GIVEN DATA: Begin

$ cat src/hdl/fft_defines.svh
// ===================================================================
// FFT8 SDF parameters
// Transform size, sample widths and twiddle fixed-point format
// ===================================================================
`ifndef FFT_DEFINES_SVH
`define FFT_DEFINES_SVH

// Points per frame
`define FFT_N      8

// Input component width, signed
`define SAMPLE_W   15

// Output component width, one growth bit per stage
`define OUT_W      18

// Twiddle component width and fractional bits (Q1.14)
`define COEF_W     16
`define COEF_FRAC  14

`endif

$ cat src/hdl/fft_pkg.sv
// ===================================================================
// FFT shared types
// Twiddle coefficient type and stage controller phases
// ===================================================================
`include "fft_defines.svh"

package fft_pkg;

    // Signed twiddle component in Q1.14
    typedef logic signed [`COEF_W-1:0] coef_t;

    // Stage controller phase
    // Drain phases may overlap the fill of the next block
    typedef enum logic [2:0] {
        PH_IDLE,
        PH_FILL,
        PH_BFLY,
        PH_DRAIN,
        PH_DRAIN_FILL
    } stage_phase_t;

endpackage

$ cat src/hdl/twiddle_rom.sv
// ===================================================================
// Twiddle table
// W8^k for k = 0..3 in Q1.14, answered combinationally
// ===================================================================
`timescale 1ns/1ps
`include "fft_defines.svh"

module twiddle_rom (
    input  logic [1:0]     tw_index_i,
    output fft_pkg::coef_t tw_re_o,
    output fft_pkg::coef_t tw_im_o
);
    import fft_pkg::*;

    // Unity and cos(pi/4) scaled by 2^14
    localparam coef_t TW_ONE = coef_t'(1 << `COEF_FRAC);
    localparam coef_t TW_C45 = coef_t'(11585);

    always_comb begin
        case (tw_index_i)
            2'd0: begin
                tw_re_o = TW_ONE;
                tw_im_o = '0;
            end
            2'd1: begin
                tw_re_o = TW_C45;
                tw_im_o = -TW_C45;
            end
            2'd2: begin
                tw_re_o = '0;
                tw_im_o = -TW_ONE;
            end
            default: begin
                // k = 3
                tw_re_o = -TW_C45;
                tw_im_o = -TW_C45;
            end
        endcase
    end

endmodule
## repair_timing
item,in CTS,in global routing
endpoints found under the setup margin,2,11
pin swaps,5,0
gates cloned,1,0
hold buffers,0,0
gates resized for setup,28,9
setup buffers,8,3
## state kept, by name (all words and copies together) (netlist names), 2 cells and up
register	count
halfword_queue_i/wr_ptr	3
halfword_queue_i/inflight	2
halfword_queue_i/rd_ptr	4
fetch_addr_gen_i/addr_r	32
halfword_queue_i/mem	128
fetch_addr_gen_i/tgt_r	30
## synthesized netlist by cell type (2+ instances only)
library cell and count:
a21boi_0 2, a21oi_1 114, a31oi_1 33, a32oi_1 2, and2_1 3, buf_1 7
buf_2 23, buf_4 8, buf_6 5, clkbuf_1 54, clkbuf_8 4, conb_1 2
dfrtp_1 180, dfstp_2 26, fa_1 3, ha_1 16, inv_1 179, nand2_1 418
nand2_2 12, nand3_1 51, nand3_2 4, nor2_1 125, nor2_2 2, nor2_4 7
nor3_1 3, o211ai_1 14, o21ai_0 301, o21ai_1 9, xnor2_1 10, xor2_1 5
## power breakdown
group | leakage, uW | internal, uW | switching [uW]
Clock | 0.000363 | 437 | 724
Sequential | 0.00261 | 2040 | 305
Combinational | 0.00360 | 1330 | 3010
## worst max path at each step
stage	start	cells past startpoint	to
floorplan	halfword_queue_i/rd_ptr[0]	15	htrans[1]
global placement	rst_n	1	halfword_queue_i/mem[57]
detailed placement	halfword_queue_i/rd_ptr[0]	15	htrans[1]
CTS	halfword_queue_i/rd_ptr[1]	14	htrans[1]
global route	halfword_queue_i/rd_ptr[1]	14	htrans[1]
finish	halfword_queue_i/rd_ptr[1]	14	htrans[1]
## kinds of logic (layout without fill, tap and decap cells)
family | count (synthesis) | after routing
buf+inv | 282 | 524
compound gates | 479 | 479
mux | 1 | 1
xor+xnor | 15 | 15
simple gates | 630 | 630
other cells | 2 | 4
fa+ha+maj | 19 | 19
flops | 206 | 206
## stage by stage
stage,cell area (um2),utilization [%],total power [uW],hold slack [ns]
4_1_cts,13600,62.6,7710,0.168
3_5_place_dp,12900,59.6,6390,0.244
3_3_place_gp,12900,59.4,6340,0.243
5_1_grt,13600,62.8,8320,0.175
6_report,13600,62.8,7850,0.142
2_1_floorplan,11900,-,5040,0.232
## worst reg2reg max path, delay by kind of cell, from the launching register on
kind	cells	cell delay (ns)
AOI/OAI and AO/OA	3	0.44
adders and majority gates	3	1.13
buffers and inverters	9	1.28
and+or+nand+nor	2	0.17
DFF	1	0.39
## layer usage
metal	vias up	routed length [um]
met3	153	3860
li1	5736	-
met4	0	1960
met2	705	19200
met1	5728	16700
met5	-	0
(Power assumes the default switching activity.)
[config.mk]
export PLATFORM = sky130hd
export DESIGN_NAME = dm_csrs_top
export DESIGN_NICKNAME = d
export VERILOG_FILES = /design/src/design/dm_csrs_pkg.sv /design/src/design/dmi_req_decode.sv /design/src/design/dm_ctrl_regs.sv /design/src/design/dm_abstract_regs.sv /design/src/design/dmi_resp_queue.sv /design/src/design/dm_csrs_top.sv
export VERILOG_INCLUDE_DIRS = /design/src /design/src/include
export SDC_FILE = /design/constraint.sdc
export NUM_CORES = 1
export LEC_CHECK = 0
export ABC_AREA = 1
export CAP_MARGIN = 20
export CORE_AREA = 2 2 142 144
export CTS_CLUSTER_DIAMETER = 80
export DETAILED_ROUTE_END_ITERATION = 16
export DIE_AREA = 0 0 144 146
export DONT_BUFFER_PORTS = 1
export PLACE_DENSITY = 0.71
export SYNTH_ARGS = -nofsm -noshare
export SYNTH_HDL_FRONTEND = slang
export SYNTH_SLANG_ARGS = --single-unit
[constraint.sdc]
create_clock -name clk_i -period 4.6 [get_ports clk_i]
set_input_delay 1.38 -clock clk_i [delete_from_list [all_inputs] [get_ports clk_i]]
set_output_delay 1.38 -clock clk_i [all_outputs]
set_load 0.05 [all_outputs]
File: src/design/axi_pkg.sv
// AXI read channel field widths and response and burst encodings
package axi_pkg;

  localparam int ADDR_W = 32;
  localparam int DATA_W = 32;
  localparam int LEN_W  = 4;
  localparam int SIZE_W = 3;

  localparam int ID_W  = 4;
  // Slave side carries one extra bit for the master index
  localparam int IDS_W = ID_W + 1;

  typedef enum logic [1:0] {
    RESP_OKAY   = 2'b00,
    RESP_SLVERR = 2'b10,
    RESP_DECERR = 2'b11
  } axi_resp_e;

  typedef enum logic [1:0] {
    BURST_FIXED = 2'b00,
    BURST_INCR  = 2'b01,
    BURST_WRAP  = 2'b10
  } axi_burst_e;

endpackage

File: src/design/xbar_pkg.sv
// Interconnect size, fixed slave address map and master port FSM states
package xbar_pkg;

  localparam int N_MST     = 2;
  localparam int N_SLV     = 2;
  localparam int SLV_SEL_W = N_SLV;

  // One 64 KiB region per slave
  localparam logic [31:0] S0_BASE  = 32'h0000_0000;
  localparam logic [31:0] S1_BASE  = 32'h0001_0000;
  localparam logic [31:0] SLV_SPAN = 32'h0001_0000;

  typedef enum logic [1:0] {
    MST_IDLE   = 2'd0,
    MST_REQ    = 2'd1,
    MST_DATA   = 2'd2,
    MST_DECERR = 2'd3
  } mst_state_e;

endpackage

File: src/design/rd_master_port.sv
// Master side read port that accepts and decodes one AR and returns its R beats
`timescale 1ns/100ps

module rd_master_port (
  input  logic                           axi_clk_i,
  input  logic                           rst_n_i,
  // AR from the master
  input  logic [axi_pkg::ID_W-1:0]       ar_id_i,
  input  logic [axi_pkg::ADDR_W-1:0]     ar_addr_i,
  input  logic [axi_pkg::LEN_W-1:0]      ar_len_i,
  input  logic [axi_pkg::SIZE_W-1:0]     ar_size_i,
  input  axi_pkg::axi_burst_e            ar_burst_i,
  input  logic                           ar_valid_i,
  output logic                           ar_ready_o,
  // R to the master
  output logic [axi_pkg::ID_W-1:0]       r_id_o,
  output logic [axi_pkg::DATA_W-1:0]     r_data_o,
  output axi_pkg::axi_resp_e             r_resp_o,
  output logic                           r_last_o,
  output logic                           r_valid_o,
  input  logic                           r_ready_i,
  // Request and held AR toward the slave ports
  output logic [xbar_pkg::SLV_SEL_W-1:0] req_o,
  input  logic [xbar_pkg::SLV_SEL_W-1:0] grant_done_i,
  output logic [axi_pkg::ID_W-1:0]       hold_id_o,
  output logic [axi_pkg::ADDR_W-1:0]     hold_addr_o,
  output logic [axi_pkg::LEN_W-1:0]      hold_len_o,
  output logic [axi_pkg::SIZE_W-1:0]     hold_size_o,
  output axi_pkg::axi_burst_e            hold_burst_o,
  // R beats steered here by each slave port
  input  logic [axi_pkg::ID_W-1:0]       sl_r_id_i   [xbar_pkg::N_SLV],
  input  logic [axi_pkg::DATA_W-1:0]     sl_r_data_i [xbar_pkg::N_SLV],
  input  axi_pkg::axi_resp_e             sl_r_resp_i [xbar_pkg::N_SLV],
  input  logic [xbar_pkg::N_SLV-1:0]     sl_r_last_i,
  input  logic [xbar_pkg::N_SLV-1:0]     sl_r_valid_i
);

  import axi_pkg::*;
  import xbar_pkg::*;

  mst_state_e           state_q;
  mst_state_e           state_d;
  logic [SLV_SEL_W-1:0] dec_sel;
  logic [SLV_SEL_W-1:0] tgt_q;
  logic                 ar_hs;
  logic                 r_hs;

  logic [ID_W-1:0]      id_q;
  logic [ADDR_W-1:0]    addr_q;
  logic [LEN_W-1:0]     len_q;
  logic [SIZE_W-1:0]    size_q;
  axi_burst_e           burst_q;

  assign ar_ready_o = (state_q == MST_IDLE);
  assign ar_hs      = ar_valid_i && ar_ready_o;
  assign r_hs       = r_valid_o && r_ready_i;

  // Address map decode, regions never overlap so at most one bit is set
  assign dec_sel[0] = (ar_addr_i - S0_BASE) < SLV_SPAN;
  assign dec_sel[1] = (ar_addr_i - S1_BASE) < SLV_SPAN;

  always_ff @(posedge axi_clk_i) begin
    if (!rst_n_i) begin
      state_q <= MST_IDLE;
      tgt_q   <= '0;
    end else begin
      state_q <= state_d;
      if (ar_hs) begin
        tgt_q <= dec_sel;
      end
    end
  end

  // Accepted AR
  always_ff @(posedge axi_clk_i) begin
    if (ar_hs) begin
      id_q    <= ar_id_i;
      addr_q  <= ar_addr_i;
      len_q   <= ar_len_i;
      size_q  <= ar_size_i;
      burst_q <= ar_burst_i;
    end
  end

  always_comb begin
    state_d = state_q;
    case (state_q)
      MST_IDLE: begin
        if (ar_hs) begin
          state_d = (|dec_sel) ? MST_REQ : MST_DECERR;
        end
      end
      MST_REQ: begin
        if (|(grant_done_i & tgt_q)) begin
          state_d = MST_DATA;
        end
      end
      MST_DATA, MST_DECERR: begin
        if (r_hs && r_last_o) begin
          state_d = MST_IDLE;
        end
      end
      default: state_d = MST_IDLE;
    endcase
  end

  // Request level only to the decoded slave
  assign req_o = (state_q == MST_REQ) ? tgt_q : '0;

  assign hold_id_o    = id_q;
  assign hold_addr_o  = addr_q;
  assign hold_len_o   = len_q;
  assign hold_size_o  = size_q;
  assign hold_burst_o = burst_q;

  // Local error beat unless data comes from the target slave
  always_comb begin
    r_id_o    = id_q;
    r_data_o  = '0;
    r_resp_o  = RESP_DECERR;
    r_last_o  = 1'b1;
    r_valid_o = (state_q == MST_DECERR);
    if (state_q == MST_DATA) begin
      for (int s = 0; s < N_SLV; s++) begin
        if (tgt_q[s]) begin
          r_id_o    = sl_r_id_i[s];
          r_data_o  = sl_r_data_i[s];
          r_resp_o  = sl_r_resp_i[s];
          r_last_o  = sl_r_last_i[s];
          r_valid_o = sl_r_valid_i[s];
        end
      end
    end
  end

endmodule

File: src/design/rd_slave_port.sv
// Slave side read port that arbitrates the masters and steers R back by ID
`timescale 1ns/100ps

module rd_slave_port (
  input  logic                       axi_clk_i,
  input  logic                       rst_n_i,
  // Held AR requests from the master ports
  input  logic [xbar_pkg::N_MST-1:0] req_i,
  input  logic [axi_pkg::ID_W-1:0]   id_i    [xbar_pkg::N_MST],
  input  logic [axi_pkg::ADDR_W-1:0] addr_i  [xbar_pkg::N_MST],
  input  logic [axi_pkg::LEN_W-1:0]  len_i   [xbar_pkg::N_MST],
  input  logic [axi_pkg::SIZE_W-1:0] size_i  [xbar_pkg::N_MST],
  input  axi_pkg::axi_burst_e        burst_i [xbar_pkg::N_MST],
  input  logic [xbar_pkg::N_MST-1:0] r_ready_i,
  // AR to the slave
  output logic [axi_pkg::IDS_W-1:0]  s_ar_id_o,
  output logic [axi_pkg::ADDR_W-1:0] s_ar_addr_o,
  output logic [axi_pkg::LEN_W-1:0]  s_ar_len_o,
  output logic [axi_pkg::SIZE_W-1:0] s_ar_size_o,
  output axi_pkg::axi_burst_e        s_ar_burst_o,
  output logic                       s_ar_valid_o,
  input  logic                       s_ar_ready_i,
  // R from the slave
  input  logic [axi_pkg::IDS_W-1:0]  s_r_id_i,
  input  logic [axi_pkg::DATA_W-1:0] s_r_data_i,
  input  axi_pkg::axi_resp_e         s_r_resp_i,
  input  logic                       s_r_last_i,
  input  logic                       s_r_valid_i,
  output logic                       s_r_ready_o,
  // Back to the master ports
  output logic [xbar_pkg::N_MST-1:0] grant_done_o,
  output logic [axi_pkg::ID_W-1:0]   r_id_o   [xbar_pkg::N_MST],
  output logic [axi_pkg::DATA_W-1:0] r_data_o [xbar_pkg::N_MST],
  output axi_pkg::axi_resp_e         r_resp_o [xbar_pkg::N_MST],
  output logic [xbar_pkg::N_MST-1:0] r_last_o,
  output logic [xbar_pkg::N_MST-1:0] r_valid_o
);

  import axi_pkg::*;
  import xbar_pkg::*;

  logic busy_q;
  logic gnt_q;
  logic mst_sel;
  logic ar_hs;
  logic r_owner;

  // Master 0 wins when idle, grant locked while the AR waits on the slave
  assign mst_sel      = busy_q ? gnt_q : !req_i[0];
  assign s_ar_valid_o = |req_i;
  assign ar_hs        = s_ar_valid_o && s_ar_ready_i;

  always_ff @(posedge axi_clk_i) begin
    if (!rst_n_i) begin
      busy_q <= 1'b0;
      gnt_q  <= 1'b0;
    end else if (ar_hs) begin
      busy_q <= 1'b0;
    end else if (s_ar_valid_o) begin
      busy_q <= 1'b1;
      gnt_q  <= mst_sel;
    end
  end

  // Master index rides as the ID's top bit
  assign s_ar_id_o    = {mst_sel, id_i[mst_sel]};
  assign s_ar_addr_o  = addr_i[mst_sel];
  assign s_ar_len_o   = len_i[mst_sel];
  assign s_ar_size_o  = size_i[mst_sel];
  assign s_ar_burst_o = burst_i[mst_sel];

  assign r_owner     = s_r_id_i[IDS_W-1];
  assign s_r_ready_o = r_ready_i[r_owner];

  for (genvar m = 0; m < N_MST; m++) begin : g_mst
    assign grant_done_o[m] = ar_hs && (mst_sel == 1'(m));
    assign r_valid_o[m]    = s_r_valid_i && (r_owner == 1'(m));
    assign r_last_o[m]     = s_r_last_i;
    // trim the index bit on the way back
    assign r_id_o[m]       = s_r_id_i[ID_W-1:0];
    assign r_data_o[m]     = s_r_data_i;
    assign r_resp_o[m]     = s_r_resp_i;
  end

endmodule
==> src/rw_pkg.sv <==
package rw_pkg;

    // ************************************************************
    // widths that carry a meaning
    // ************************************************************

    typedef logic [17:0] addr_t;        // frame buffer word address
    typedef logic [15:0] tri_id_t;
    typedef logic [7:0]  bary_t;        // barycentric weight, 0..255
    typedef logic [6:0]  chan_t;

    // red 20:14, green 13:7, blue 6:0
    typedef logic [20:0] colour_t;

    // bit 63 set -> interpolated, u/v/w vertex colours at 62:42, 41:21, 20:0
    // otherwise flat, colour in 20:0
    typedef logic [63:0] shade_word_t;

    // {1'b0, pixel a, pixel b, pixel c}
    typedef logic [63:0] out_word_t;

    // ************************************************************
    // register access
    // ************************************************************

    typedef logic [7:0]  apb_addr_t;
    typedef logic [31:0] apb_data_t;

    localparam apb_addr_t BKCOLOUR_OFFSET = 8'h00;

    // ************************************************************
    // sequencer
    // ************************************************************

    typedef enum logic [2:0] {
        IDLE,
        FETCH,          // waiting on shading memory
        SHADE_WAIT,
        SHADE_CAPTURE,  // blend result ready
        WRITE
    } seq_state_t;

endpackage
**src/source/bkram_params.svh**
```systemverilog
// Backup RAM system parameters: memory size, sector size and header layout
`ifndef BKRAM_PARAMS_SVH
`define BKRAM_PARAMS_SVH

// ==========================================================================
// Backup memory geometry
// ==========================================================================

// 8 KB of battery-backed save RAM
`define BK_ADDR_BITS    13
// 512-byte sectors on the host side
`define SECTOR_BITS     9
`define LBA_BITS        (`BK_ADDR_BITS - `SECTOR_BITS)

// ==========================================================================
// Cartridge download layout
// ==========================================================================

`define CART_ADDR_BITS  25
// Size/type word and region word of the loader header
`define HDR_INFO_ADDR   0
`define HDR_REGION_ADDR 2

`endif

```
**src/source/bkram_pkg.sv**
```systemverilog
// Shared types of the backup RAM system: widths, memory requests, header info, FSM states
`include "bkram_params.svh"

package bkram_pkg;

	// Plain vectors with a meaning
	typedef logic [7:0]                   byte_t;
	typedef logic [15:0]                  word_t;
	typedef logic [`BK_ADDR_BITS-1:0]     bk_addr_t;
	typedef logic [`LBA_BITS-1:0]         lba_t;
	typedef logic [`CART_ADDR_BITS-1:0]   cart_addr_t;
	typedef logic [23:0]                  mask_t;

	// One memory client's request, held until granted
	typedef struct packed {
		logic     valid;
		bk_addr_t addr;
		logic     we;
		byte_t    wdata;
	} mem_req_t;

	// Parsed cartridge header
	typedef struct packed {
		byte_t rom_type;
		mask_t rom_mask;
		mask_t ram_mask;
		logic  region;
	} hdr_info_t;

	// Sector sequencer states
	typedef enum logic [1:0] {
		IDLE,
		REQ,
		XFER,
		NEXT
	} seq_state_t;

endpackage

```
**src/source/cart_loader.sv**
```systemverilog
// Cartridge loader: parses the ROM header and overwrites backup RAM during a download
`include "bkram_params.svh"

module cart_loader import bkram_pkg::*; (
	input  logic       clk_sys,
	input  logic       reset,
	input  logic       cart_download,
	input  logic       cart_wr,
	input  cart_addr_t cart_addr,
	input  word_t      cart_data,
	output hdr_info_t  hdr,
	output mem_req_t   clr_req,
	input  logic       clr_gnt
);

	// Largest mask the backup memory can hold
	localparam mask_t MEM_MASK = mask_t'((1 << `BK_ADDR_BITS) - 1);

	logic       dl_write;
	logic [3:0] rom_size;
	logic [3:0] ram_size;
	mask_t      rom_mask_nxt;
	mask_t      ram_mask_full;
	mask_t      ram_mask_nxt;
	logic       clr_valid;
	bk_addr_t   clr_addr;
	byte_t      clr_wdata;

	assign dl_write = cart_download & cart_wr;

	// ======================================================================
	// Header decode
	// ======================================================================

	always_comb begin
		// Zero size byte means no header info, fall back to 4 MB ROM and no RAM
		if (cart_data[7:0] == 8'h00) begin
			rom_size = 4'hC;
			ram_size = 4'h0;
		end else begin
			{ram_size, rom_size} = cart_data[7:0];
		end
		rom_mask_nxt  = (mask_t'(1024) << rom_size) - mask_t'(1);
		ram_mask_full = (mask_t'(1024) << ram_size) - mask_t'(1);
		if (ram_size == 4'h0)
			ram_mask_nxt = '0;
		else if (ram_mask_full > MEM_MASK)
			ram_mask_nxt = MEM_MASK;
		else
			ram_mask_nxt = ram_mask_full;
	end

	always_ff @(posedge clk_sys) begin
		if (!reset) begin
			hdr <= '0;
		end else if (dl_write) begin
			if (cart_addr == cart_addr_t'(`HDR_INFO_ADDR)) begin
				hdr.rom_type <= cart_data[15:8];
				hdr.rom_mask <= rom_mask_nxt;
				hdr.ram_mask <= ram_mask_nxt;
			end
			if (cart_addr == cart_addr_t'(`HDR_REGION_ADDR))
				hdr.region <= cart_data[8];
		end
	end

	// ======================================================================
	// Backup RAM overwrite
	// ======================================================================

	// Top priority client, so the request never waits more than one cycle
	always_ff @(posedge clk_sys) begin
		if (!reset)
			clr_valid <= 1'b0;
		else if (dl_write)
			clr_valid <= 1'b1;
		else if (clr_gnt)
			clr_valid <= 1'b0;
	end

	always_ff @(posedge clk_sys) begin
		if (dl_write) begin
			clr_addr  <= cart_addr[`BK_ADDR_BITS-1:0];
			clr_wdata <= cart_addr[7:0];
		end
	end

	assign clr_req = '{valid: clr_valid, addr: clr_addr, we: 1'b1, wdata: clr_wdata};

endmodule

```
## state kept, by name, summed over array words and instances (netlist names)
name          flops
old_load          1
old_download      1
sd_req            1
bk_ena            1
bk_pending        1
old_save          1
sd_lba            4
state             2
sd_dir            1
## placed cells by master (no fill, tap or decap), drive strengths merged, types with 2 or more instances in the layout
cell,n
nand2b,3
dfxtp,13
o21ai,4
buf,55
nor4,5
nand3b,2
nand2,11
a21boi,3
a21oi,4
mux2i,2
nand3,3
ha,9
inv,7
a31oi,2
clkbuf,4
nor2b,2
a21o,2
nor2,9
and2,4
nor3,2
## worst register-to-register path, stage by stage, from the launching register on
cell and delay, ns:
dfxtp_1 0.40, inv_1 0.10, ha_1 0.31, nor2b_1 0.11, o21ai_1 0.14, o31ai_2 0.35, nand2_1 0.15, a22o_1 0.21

GIVEN DATA: End

HOW TO COMPLETE THIS TASK —
For each line above that contains the word "gates", copy that line.

RESULT OF THIS TASK —
gates cloned,1,0
gates resized for setup,28,9
compound gates | 479 | 479
simple gates | 630 | 630
adders and majority gates	3	1.13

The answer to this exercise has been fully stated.